Performance analysis of a new semiorthogonal spline wavelet compression algorithm for tonal medical images

• Published in: Medical physics (Lancaster) Vol. 27; no. 2; p. 276
• Main Authors: Thompson, S K, Hazle, J D, Schomer, D F, Elekes, A A, Johnston, D A, Huffman, J, Chui, C K
• Format: Journal Article
• Language: English
• Published: United States 01.02.2000
• Subjects: Algorithms; Angiography; Diagnostic Imaging; Fluoroscopy; Humans; Image Processing, Computer-Assisted; Magnetic Resonance Imaging; Models, Theoretical; Nuclear Medicine; Radiography; Tomography, Emission-Computed, Single-Photon; Tomography, X-Ray Computed; Ultrasonography
• ISSN: 0094-2405
• DOI: 10.1118/1.598830

Lossy image compression is thought to be a necessity as radiology moves toward a filmless environment.
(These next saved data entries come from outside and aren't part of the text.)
`src/design/ltx_regs.svh`:
```
// Offsets, bit positions and reset values of the transmitter control block.
// Included by the package and by the control module; definitions only.
`ifndef LTX_REGS_SVH
`define LTX_REGS_SVH

`define LTX_CTRL_STATUS_ADDR  8'h6e
`define LTX_BIT_REQ_STATE     7
`define LTX_BIT_SOFT_OFF      6
`define LTX_BIT_TX_FAULT      2
`define LTX_BIT_RX_LOST       1
`define LTX_SOFT_OFF_RESET    1'b0
`define LTX_SYNC_STAGES       2

`endif

```
`src/design/ltx_pkg.sv`:
```
// Types shared by the transmitter control block.
// Assumes ltx_regs.svh is on the include path.
`include "ltx_regs.svh"

package ltx_pkg;

  typedef enum logic [1:0] {
    LTX_RUN,
    LTX_FAULT_HELD,
    LTX_FAULT_ARMED
  } ltx_state_t;

endpackage

```
`src/design/ltx_laser_ctrl.sv`:
```
// Transmitter disable and fault control of an optical transceiver.
// Assumes pin inputs are asynchronous; the management port is on clk.
//
// Behaviour
// - A high laser_off_request turns the laser off, a low one allows it.
// - Soft disable bit 6 of byte 110 is ORed with the hardware request.
// - Bit 7 of byte 110 reads back the request input level.
// - After a fault a toggle of the request resets the transmitter.
// - A laser fault or low supply raises the fault flag and stops the laser.
// - The fault flag is low in normal operation and high on a fault.
// - A laser fault latches the flag until a request toggle or power cycle.
// - A low supply fault alone does not latch and clears by itself.
// - Bit 2 of byte 110 mirrors the transmitter fault condition.
// - An eye-safety power trip counts as a laser fault.
// - rx_signal_lost follows the loss of signal and shows in bit 1.
`include "ltx_regs.svh"

module ltx_laser_ctrl
  import ltx_pkg::*;
(
  input  wire logic       clk,
  input  wire logic       rstn,
  input  wire logic       clkEn,
  input  wire logic       laserOffRequest,
  input  wire logic       laserFaultDetect,
  input  wire logic       eyeSafetyTrip,
  input  wire logic       supplyLow,
  input  wire logic       rxLossDetect,
  input  wire logic       mgmtWrEn,
  input  wire logic [7:0] mgmtAddr,
  input  wire logic [7:0] mgmtWrData,
  input  wire logic       faultPinIn,
  output logic      [7:0] mgmtRdData,
  output logic            laserEnable,
  output logic            laserFaultFlag,
  output logic            faultPinOut,
  output logic            faultPinOeN,
  output logic            rxSignalLost
);

  ////////////////////////////////////////////////////////////////////////////
  // Input synchronisers

  logic [4:0] rawIn;
  logic [4:0] syncIn;
  logic       reqSync;
  logic       faultSync;
  logic       eyeSync;
  logic       lowSync;
  logic       losSync;

  assign rawIn = {laserOffRequest, laserFaultDetect, eyeSafetyTrip,
                  supplyLow, rxLossDetect};

  genvar gi;
  generate
    for (gi = 0; gi < 5; gi++) begin : gSync
      ltx_sync uSync (
        .clk     (clk),
        .rstn    (rstn),
        .clkEn   (clkEn),
        .asyncIn (rawIn[gi]),
        .syncOut (syncIn[gi])
      );
    end
  endgenerate

  assign {reqSync, faultSync, eyeSync, lowSync, losSync} = syncIn;

  ////////////////////////////////////////////////////////////////////////////
  // Management byte: soft disable is the only writable bit

  logic softOff;
  logic next_softOff;
  logic ctrlSel;
  logic offCmd;
  logic laserFaultNow;

  assign ctrlSel       = (mgmtAddr == `LTX_CTRL_STATUS_ADDR);
  assign offCmd        = reqSync | softOff;
  assign laserFaultNow = faultSync | eyeSync;

  always_comb begin
    next_softOff = softOff;
    if (clkEn && mgmtWrEn && ctrlSel) begin
      next_softOff = mgmtWrData[`LTX_BIT_SOFT_OFF];
    end
  end

  always_ff @(posedge clk or negedge rstn) begin
    if (!rstn) begin
      softOff <= `LTX_SOFT_OFF_RESET;
    end else begin
      softOff <= next_softOff;
    end
  end

  ////////////////////////////////////////////////////////////////////////////
  // Fault latch: held until the request is asserted and then released

  ltx_state_t state;
  ltx_state_t next_state;

  always_comb begin
    next_state = state;
    if (clkEn) begin
      case (state)
        LTX_RUN: begin
          if (laserFaultNow) begin
            next_state = LTX_FAULT_HELD;
          end
        end
        LTX_FAULT_HELD: begin
          if (reqSync) begin
            next_state = LTX_FAULT_ARMED;
          end
        end
        LTX_FAULT_ARMED: begin
          // A fault still present at release keeps the latch set
          if (!reqSync && !laserFaultNow) begin
            next_state = LTX_RUN;
          end else if (!reqSync) begin
            next_state = LTX_FAULT_HELD;
          end
        end
        default: begin
          next_state = LTX_FAULT_HELD;
        end
      endcase
    end
  end

  always_ff @(posedge clk or negedge rstn) begin
    if (!rstn) begin
      state <= LTX_RUN;
    end else begin
      state <= next_state;
    end
  end

  ////////////////////////////////////////////////////////////////////////////
  // Outputs, all registered

  logic       faultCond;
  logic       next_laserEnable;
  logic       next_laserFaultFlag;
  logic       next_rxSignalLost;
  logic [7:0] next_mgmtRdData;

  // Low supply adds to the flag without touching the latch
  assign faultCond = (next_state != LTX_RUN) | lowSync;

  always_comb begin
    next_laserEnable    = laserEnable;
    next_laserFaultFlag = laserFaultFlag;
    next_rxSignalLost   = rxSignalLost;
    next_mgmtRdData     = mgmtRdData;
    if (clkEn) begin
      next_laserEnable    = !offCmd && !faultCond;
      next_laserFaultFlag = faultCond;
      next_rxSignalLost   = losSync;
      next_mgmtRdData     = 8'h00;
      if (ctrlSel) begin
        next_mgmtRdData[`LTX_BIT_REQ_STATE] = reqSync;
        next_mgmtRdData[`LTX_BIT_SOFT_OFF]  = next_softOff;
        next_mgmtRdData[`LTX_BIT_TX_FAULT]  = faultCond;
        next_mgmtRdData[`LTX_BIT_RX_LOST]   = losSync;
      end
    end
  end

  always_ff @(posedge clk or negedge rstn) begin
    if (!rstn) begin
      laserEnable    <= 1'b0;
      laserFaultFlag <= 1'b0;
      faultPinOut    <= 1'b0;
      faultPinOeN    <= 1'b0;
      rxSignalLost   <= 1'b0;
      mgmtRdData     <= 8'h00;
    end else begin
      laserEnable    <= next_laserEnable;
      laserFaultFlag <= next_laserFaultFlag;
      faultPinOut    <= 1'b0;
      // Open collector: drive low when healthy, release for the pull-up
      faultPinOeN    <= next_laserFaultFlag;
      rxSignalLost   <= next_rxSignalLost;
      mgmtRdData     <= next_mgmtRdData;
    end
  end

  ////////////////////////////////////////////////////////////////////////////
  // Assertions

  a_off_request_stops: assert property (@(posedge clk) disable iff (!rstn)
    clkEn && reqSync |=> !laserEnable)
    else $error("laser enabled while request high");

  a_soft_off_stops: assert property (@(posedge clk) disable iff (!rstn)
    clkEn && softOff |=> !laserEnable)
    else $error("laser enabled while soft disable set");

  a_req_readback: assert property (@(posedge clk) disable iff (!rstn)
    clkEn && ctrlSel |=> mgmtRdData[7] == $past(reqSync))
    else $error("request readback wrong");

  a_fault_sets_flag: assert property (@(posedge clk) disable iff (!rstn)
    clkEn && (laserFaultNow || lowSync) |=> laserFaultFlag && !laserEnable)
    else $error("fault did not raise flag");

  a_flag_pin_level: assert property (@(posedge clk) disable iff (!rstn)
    faultPinOeN == laserFaultFlag && !faultPinOut)
    else $error("fault pin disagrees with flag");

  // A request already high at the trip may arm and release the latch
  a_fault_latches: assert property (@(posedge clk) disable iff (!rstn)
    clkEn && laserFaultNow && !reqSync ##1 (clkEn && !reqSync)[*3]
      |=> laserFaultFlag)
    else $error("laser fault flag did not hold");

  a_toggle_clears: assert property (@(posedge clk) disable iff (!rstn)
    state == LTX_FAULT_ARMED && clkEn && !reqSync && !laserFaultNow
      && !lowSync |=> !laserFaultFlag)
    else $error("toggle did not clear fault");

  a_low_supply_free: assert property (@(posedge clk) disable iff (!rstn)
    state == LTX_RUN && clkEn && lowSync && !laserFaultNow
      ##1 clkEn && !lowSync && !laserFaultNow |=> !laserFaultFlag)
    else $error("low supply fault latched");

  a_status_fault: assert property (@(posedge clk) disable iff (!rstn)
    $past(clkEn && ctrlSel) |-> mgmtRdData[2] == laserFaultFlag)
    else $error("status fault bit wrong");

  a_eye_trip_fault: assert property (@(posedge clk) disable iff (!rstn)
    clkEn && eyeSync |=> state != LTX_RUN)
    else $error("eye trip ignored");

  a_rx_lost: assert property (@(posedge clk) disable iff (!rstn)
    clkEn |=> rxSignalLost == $past(losSync))
    else $error("rx lost output wrong");

  a_no_restart_held: assert property (@(posedge clk) disable iff (!rstn)
    state != LTX_RUN |-> !laserEnable)
    else $error("laser restarted before toggle");

endmodule

```
`src/design/ltx_sync.sv`:
```
// Two flip-flop synchroniser for one asynchronous level.
// Assumes clk is free running; the clock enable freezes both stages.
module ltx_sync (
  input  wire logic clk,
  input  wire logic rstn,
  input  wire logic clkEn,
  input  wire logic asyncIn,
  output logic      syncOut
);

  logic stage1;
  logic next_stage1;
  logic next_syncOut;

  // First stage is read by the second stage only
  always_comb begin
    next_stage1  = clkEn ? asyncIn : stage1;
    next_syncOut = clkEn ? stage1 : syncOut;
  end

  always_ff @(posedge clk or negedge rstn) begin
    if (!rstn) begin
      stage1  <= 1'b0;
      syncOut <= 1'b0;
    end else begin
      stage1  <= next_stage1;
      syncOut <= next_syncOut;
    end
  end

endmodule

```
Compression algorithms based on the discrete cosine transform (DCT) are limited due to the infinite support of the cosine basis function. Wavelets, basis functions that have compact or nearly compact support, are mathematically better suited for decorrelating medical image data. A lossy compression algorithm based on semiorthogonal cubic spline wavelets has been implemented and tested on six different image modalities (magnetic resonance, x-ray computed tomography, single photon emission tomography, digital fluoroscopy, computed radiography, and ultrasound). The fidelity of the reconstructed wavelet images was compared to images compressed with a DCT algorithm for compression ratios of up to 40:1. The wavelet algorithm was found to have generally lower average error metrics and higher peak-signal-to-noise ratios than the DCT algorithm.